Under conventional hypothermic preservation conditions, however, the biological Pritelivir activities of liver grafts are suppressed to unmeasurable levels and the uptake of therapeutic substances is inhibited. To overcome these limitations, we established a new mouse model of liver transplantation including a machine graft perfusion process and achieved an extracorporeal non-hypothermic

period for evaluation and improvement of the graft viability in this study. We developed a new organ perfusion machine in which an oxygenated perfusion of the liver graft can be performed at a wide range of temperatures. The liver graft was harvested with the diaphragm, and the intra-thoracic IVC was clamped to form a closed perfusion pathway. We

adopted William medium E as the perfusate, and oxygenated it with 100% oxygen. After harvesting, a liver graft was connected to the perfu-sion circuit and a graft perfusion was initiated at 4 degrees C. Thereafter the temperature was raised to 25 degrees C and a sub-normothermic graft perfusion was performed for 60 min. The perfusion speed was at RG7204 research buy 2.5ml/min. After the sub-normo-thermic perfusion, the temperature was lowered again, and the graft was detached and prepared at 4 degrees C. Liver transplantation was performed according to Qian’s method. In this model (n=4), the mean oxygen consumption indicated by the difference of the oxygen partial pressure between the inflow and the outflow perfusate was 74.7 mmHg and the mean carbon dioxide production indicated by the carbon dioxide

partial pressure in the outflow perfusate was 0.0 mmHg at 4 degrees C. During sub-normothermic perfusion at 25 degrees C, the mean oxygen consumption and the mean carbon dioxide production were increased to 290.8 mmHg and 5.6 mmHg respectively. All recipient mice that had undergone liver transplantation Interleukin-3 receptor using liver grafts after sub-normothermic machine perfusion at 25 degrees C for 60 min survived more than 7 days (n=4). In conclusion, we confirmed that metabolic activities of liver grafts were kept at substantial levels and evaluable during sub-normothermic machine perfusion, and succeeded in liver transplantation after sub-normothermic machine perfusion preservation. Disclosures: The following people have nothing to disclose: Masato Fujiyoshi, Akinobu Take-tomi Background: We showed previously that preparative hepatic X-irradiation (HIR) before hepatocyte transplantation (HT), followed by mitotic stimulation with triiodothyronine (T3) permits hepatic repopulation. Aim: To circumvent the cardiac side effects of T3, we sought a substitute for repopulating the liver of apolipoprotein-deficient (ApoE-/-) hypercholesterol-emic mice. We tested the hypothesis that transplanting wild-type hepatocytes in HIR-pretreated ApoE-/- mice, followed by administration of GC-1 (a thyroid hormone receptor-b (TR-b) selective agonist), should ameliorate hypercholesterolemia.
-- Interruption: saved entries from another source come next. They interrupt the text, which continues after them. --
`config.mk`:
```
export PLATFORM = sky130hd
export DESIGN_NAME = uart_loopback_buffer
export DESIGN_NICKNAME = d
export VERILOG_FILES = /design/src/rtl/uart_pkg.sv /design/src/rtl/sync_fifo.sv /design/src/rtl/uart_loopback_buffer.sv
export SDC_FILE = /design/constraint.sdc
export NUM_CORES = 1
export LEC_CHECK = 0
export CAP_MARGIN = 20
export CORE_MARGIN = 5
export CORE_UTILIZATION = 28
export DETAILED_ROUTE_END_ITERATION = 10
export GPL_TIMING_DRIVEN = 0
export MAX_ROUTING_LAYER = met4
export RECOVER_POWER = 100
export SYNTH_ARGS = -nofsm -noshare
export SYNTH_HDL_FRONTEND = slang
export SYNTH_SLANG_ARGS = --single-unit
```
`constraint.sdc`:
```
create_clock -name i_clk -period 3.35 [get_ports i_clk]
set_input_delay 0.67 -clock i_clk [delete_from_list [all_inputs] [get_ports i_clk]]
set_output_delay 0.67 -clock i_clk [all_outputs]
set_load 0.01 [all_outputs]
```
module object_layer_mixer #(
  parameter int NUM_OBJ = 4,
  parameter int XW      = 10,
  parameter int YW      = 10,
  parameter int COLOR_W = 3,
  parameter int IDX_W   = 2
) (
  input  logic               clk,
  input  logic               reset,
  input  logic [XW-1:0]      CounterX,
  input  logic [YW-1:0]      CounterY,
  input  logic               inDisplayArea,
  input  logic               vblank,
  input  logic               wr_en,
  input  logic [IDX_W-1:0]   wr_idx,
  input  logic [XW-1:0]      wr_x,
  input  logic [YW-1:0]      wr_y,
  input  logic [XW-1:0]      wr_w,
  input  logic [YW-1:0]      wr_h,
  input  logic [COLOR_W-1:0] wr_color,
  input  logic               wr_vis,
  output logic [COLOR_W-1:0] vga_rgb,
  output logic               pix_valid,
  output logic               any_hit,
  output logic [IDX_W-1:0]   hit_idx,
  output logic [NUM_OBJ-1:0] coll_status,
  output logic [7:0]         frame_cnt
);
  typedef struct packed {
    logic [XW-1:0]      x;
    logic [YW-1:0]      y;
    logic [XW-1:0]      w;
    logic [YW-1:0]      h;
    logic [COLOR_W-1:0] color;
    logic               vis;
  } obj_t;

  obj_t [NUM_OBJ-1:0] r_shadow, r_active;
  logic               r_pending, r_vblank_d;
  logic [7:0]         r_frame_cnt;
  logic [NUM_OBJ-1:0] r_hv, r_coll_acc, r_coll_status;
  logic               r_s1_de;
  logic [COLOR_W-1:0] r_rgb;
  logic               r_pv, r_any;
  logic [IDX_W-1:0]   r_idx;

  logic [NUM_OBJ-1:0] w_wr_sel, w_hv, w_coll_upd;
  logic               w_wr_ok, w_vb_rise, w_commit, w_multi, w_any;
  logic [IDX_W-1:0]   w_idx;

  // Out-of-range wr_idx selects no lane, so it neither writes nor sets pending.
  for (genvar g = 0; g < NUM_OBJ; g++) begin : g_lane
    assign w_wr_sel[g] = wr_en & (wr_idx == IDX_W'(g));
    object_hit_lane #(.XW(XW), .YW(YW)) u_hit (
      .i_cx (CounterX),
      .i_cy (CounterY),
      .i_x  (r_active[g].x),
      .i_y  (r_active[g].y),
      .i_w  (r_active[g].w),
      .i_h  (r_active[g].h),
      .i_vis(r_active[g].vis),
      .o_hit(w_hv[g])
    );
  end

  assign w_wr_ok   = |w_wr_sel;
  assign w_vb_rise = vblank & ~r_vblank_d;
  assign w_commit  = w_vb_rise & r_pending;
  assign w_any     = |r_hv;
  assign w_multi   = |(r_hv & (r_hv - NUM_OBJ'(1)));
  assign w_coll_upd = (r_s1_de && w_multi) ? r_hv : '0;

  always_comb begin
    w_idx = '0;
    for (int i = NUM_OBJ - 1; i >= 0; i--)
      if (r_hv[i]) w_idx = IDX_W'(i);
  end

  // Commit reads the pre-write shadow; a coincident write stays pending for next frame.
  always_ff @(posedge clk or negedge reset) begin
    if (!reset) begin
      r_shadow    <= '0;
      r_active    <= '0;
      r_pending   <= 1'b0;
      r_vblank_d  <= 1'b0;
      r_frame_cnt <= '0;
    end else begin
      r_vblank_d <= vblank;
      if (w_commit) begin
        r_active    <= r_shadow;
        r_frame_cnt <= r_frame_cnt + 8'd1;
      end
      for (int i = 0; i < NUM_OBJ; i++)
        if (w_wr_sel[i]) r_shadow[i] <= {wr_x, wr_y, wr_w, wr_h, wr_color, wr_vis};
      if (w_wr_ok)       r_pending <= 1'b1;
      else if (w_commit) r_pending <= 1'b0;
    end
  end

  always_ff @(posedge clk or negedge reset) begin
    if (!reset) begin
      r_hv          <= '0;
      r_s1_de       <= 1'b0;
      r_rgb         <= '0;
      r_pv          <= 1'b0;
      r_any         <= 1'b0;
      r_idx         <= '0;
      r_coll_acc    <= '0;
      r_coll_status <= '0;
    end else begin
      r_hv    <= w_hv;
      r_s1_de <= inDisplayArea;
      r_pv    <= r_s1_de;
      r_any   <= r_s1_de & w_any;
      r_idx   <= r_s1_de ? w_idx : '0;
      r_rgb   <= (r_s1_de & w_any) ? r_active[w_idx].color : '0;
      if (w_vb_rise) begin
        r_coll_status <= r_coll_acc | w_coll_upd;
        r_coll_acc    <= '0;
      end else begin
        r_coll_acc <= r_coll_acc | w_coll_upd;
      end
    end
  end

  assign vga_rgb     = r_rgb;
  assign pix_valid   = r_pv;
  assign any_hit     = r_any;
  assign hit_idx     = r_idx;
  assign coll_status = r_coll_status;
  assign frame_cnt   = r_frame_cnt;
endmodule
**src/rtl/add_arbiter.sv**
```systemverilog
// ============================================================================
// add_arbiter
// ----------------------------------------------------------------------------
// Shares one external combinational adder among NUM_REQ requesters. A winner
// is picked in IDLE, its operands are captured and driven to the adder for
// exactly one cycle (OPER), and the registered sum is returned with the
// requester ID over a valid/ready response channel (RESP).
//
// Build option:
//   ADD_ARB_FIXED_PRIO_EN - when defined, the lowest-index asserted request
//                           always wins and no rotation pointer exists.
//                           When undefined, arbitration is round-robin.
//
// Ports:
//   clk        in   1            system clock, rising edge
//   rst_n      in   1            asynchronous active-low reset
//   req        in   NUM_REQ      per-requester request
//   a_flat     in   NUM_REQ*W    operand A, requester i at [i*W +: W]
//   b_flat     in   NUM_REQ*W    operand B, requester i at [i*W +: W]
//   gnt        out  NUM_REQ      one-hot single-cycle accept pulse
//   add_a      out  W            operand A to shared adder
//   add_b      out  W            operand B to shared adder
//   add_sum    in   W+1          combinational sum from shared adder
//   rsp_valid  out  1            response valid
//   rsp_ready  in   1            response consumer ready
//   rsp_id     out  IDW          requester whose sum is presented
//   rsp_sum    out  W+1          registered sum
// ============================================================================
module add_arbiter #(
    parameter int NUM_REQ = 4,
    parameter int W       = 4,
    localparam int IDW    = $clog2(NUM_REQ)
) (
    input  logic                 clk,
    input  logic                 rst_n,
    input  logic [NUM_REQ-1:0]   req,
    input  logic [NUM_REQ*W-1:0] a_flat,
    input  logic [NUM_REQ*W-1:0] b_flat,
    output logic [NUM_REQ-1:0]   gnt,
    output logic [W-1:0]         add_a,
    output logic [W-1:0]         add_b,
    input  logic [W:0]           add_sum,
    output logic                 rsp_valid,
    input  logic                 rsp_ready,
    output logic [IDW-1:0]       rsp_id,
    output logic [W:0]           rsp_sum
);

    typedef enum logic [1:0] {
        IDLE = 2'd0,
        OPER = 2'd1,
        RESP = 2'd2
    } state_t;

    state_t               state_q, state_d;
    logic [NUM_REQ-1:0]   gnt_q, gnt_d;
    logic [W-1:0]         op_a_q, op_a_d;
    logic [W-1:0]         op_b_q, op_b_d;
    logic [IDW-1:0]       id_q, id_d;
    logic                 rsp_valid_q, rsp_valid_d;
    logic [IDW-1:0]       rsp_id_q, rsp_id_d;
    logic [W:0]           rsp_sum_q, rsp_sum_d;
`ifndef ADD_ARB_FIXED_PRIO_EN
    logic [IDW-1:0]       ptr_q, ptr_d;
`endif

    // Unpack the flat operand buses into per-requester arrays.
    logic [W-1:0] a_arr [NUM_REQ];
    logic [W-1:0] b_arr [NUM_REQ];

    generate
        for (genvar gi = 0; gi < NUM_REQ; gi++) begin : g_unpack
            assign a_arr[gi] = a_flat[gi*W +: W];
            assign b_arr[gi] = b_flat[gi*W +: W];
        end
    endgenerate

    // ------------------------------------------------------------------------
    // Winner selection
    // ------------------------------------------------------------------------
    logic           win_found;
    logic [IDW-1:0] win_idx;

    always_comb begin
        win_found = 1'b0;
        win_idx   = '0;
`ifdef ADD_ARB_FIXED_PRIO_EN
        // Scan downward so the last hit (lowest index) wins.
        for (int i = NUM_REQ - 1; i >= 0; i--) begin
            if (req[i]) begin
                win_found = 1'b1;
                win_idx   = IDW'(i);
            end
        end
`else
        // Scan offsets from farthest to nearest so the last hit is the first
        // set request above ptr_q, wrapping modulo NUM_REQ.
        for (int off = NUM_REQ; off >= 1; off--) begin
            if (req[(int'(ptr_q) + off) % NUM_REQ]) begin
                win_found = 1'b1;
                win_idx   = IDW'((int'(ptr_q) + off) % NUM_REQ);
            end
        end
`endif
    end

    // ------------------------------------------------------------------------
    // Next-state logic
    // ------------------------------------------------------------------------
    always_comb begin
        state_d     = state_q;
        gnt_d       = gnt_q;
        op_a_d      = op_a_q;
        op_b_d      = op_b_q;
        id_d        = id_q;
        rsp_valid_d = rsp_valid_q;
        rsp_id_d    = rsp_id_q;
        rsp_sum_d   = rsp_sum_q;
`ifndef ADD_ARB_FIXED_PRIO_EN
        ptr_d       = ptr_q;
`endif
        case (state_q)
            IDLE: begin
                if (win_found) begin
                    op_a_d         = a_arr[win_idx];
                    op_b_d         = b_arr[win_idx];
                    id_d           = win_idx;
                    gnt_d          = '0;
                    gnt_d[win_idx] = 1'b1;
`ifndef ADD_ARB_FIXED_PRIO_EN
                    ptr_d          = win_idx;
`endif
                    state_d        = OPER;
                end
            end
            OPER: begin
                // The shared adder sees op_a_q/op_b_q this cycle only.
                rsp_sum_d   = add_sum;
                rsp_id_d    = id_q;
                rsp_valid_d = 1'b1;
                gnt_d       = '0;
                state_d     = RESP;
            end
            RESP: begin
                if (rsp_ready) begin
                    rsp_valid_d = 1'b0;
                    state_d     = IDLE;
                end
            end
            default: begin
                state_d = IDLE;
            end
        endcase
    end

    // ------------------------------------------------------------------------
    // State registers
    // ------------------------------------------------------------------------
    always_ff @(posedge clk or negedge rst_n) begin
        if (!rst_n) begin
            state_q     <= IDLE;
            gnt_q       <= '0;
            op_a_q      <= '0;
            op_b_q      <= '0;
            id_q        <= '0;
            rsp_valid_q <= 1'b0;
            rsp_id_q    <= '0;
            rsp_sum_q   <= '0;
        end else begin
            state_q     <= state_d;
            gnt_q       <= gnt_d;
            op_a_q      <= op_a_d;
            op_b_q      <= op_b_d;
            id_q        <= id_d;
            rsp_valid_q <= rsp_valid_d;
            rsp_id_q    <= rsp_id_d;
            rsp_sum_q   <= rsp_sum_d;
        end
    end

`ifndef ADD_ARB_FIXED_PRIO_EN
    // Starting at NUM_REQ-1 makes requester 0 the first winner after reset.
    always_ff @(posedge clk or negedge rst_n) begin
        if (!rst_n) begin
            ptr_q <= IDW'(NUM_REQ - 1);
        end else begin
            ptr_q <= ptr_d;
        end
    end
`endif

    // Adder operands come straight from the capture registers, so they hold
    // their last values outside OPER.
    assign gnt       = gnt_q;
    assign add_a     = op_a_q;
    assign add_b     = op_b_q;
    assign rsp_valid = rsp_valid_q;
    assign rsp_id    = rsp_id_q;
    assign rsp_sum   = rsp_sum_q;

endmodule

```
Adequate specimen for histological assessment was obtained in 87 patients (93.5%). The sensitivity, specificity, and accuracy in the diagnosis of SMT by EUS-FNA were 91%, 100%, and 94%, respectively. Finally, 51 patients underwent surgery and surgical diagnoses were GIST in 44, leiomyoma in 5, check details schwannoma in 1, and metastatic cancer in 1. Of the 42 patients with surgical diagnosis of GIST, weighted kappa coefficients between FNA and surgical specimens in

modified Fletcher risk classification was 0.92. No procedure-related complication was observed. Conclusion: EUS-FNA using a 19-gauge needle was a safe and reliable procedure to obtain the histopathological diagnosis. It is also useful to assess the risk classification of GIST preoperatively.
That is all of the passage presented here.